■ Data for analysis
+++++

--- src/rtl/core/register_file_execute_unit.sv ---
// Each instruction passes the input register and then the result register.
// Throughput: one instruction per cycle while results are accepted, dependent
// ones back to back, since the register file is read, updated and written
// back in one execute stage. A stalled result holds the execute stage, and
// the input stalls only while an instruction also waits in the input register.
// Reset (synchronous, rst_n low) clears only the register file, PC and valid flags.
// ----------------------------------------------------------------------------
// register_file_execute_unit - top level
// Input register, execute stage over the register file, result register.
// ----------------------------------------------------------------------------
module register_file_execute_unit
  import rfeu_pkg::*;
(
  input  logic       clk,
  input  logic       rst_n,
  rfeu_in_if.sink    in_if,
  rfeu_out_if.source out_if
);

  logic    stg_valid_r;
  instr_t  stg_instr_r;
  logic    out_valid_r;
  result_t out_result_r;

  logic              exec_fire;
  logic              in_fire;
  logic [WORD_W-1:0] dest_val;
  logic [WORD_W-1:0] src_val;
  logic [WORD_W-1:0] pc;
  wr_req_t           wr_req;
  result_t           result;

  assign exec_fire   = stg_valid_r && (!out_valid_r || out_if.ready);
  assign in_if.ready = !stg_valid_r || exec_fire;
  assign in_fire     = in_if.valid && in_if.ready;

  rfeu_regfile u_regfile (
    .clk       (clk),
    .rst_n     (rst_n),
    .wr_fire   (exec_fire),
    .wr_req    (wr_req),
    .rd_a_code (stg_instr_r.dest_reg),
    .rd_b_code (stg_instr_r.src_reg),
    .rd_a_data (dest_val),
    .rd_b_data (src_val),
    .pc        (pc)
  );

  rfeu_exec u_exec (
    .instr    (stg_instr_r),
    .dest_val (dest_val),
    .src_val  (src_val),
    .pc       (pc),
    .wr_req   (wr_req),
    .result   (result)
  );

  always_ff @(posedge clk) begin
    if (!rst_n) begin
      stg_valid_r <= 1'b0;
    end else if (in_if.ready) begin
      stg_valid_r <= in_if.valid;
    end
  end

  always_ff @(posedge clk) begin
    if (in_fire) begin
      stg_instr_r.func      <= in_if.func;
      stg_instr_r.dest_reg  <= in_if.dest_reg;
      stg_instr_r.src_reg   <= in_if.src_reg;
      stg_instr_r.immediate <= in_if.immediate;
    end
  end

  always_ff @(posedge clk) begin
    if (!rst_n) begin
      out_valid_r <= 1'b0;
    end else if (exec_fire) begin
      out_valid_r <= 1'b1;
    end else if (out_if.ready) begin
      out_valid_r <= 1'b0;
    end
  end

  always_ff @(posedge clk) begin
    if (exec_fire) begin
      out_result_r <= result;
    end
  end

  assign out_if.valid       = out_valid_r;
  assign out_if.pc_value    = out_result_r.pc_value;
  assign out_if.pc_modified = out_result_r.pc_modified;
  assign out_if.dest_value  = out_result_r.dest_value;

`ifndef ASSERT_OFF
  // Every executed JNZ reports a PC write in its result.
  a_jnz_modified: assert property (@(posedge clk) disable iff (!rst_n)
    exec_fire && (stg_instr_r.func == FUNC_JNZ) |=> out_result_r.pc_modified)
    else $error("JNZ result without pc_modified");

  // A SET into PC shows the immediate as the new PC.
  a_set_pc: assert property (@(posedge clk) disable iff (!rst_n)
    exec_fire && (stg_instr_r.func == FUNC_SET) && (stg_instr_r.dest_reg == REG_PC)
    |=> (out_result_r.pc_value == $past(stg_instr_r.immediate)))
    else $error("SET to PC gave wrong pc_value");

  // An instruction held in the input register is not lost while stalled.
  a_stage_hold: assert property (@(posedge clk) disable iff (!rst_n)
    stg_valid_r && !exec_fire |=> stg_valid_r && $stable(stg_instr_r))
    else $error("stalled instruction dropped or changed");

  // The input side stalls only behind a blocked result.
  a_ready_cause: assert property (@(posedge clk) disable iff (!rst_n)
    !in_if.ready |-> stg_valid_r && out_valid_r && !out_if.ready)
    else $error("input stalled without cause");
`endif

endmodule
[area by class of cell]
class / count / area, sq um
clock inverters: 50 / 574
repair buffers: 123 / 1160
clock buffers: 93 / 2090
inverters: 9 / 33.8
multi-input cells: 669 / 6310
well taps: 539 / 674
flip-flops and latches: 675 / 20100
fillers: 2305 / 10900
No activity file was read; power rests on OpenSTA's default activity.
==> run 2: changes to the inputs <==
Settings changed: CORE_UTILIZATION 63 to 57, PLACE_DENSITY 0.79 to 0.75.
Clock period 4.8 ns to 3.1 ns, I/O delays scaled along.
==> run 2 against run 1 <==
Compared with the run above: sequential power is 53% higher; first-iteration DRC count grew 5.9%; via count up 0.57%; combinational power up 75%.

+++++

Nothing should be returned except the lines from the one containing "fillers: 2305 / 10900" through the last line of the data, each restated word for word.

fillers: 2305 / 10900
No activity file was read; power rests on OpenSTA's default activity.
==> run 2: changes to the inputs <==
Settings changed: CORE_UTILIZATION 63 to 57, PLACE_DENSITY 0.79 to 0.75.
Clock period 4.8 ns to 3.1 ns, I/O delays scaled along.
==> run 2 against run 1 <==
Compared with the run above: sequential power is 53% higher; first-iteration DRC count grew 5.9%; via count up 0.57%; combinational power up 75%.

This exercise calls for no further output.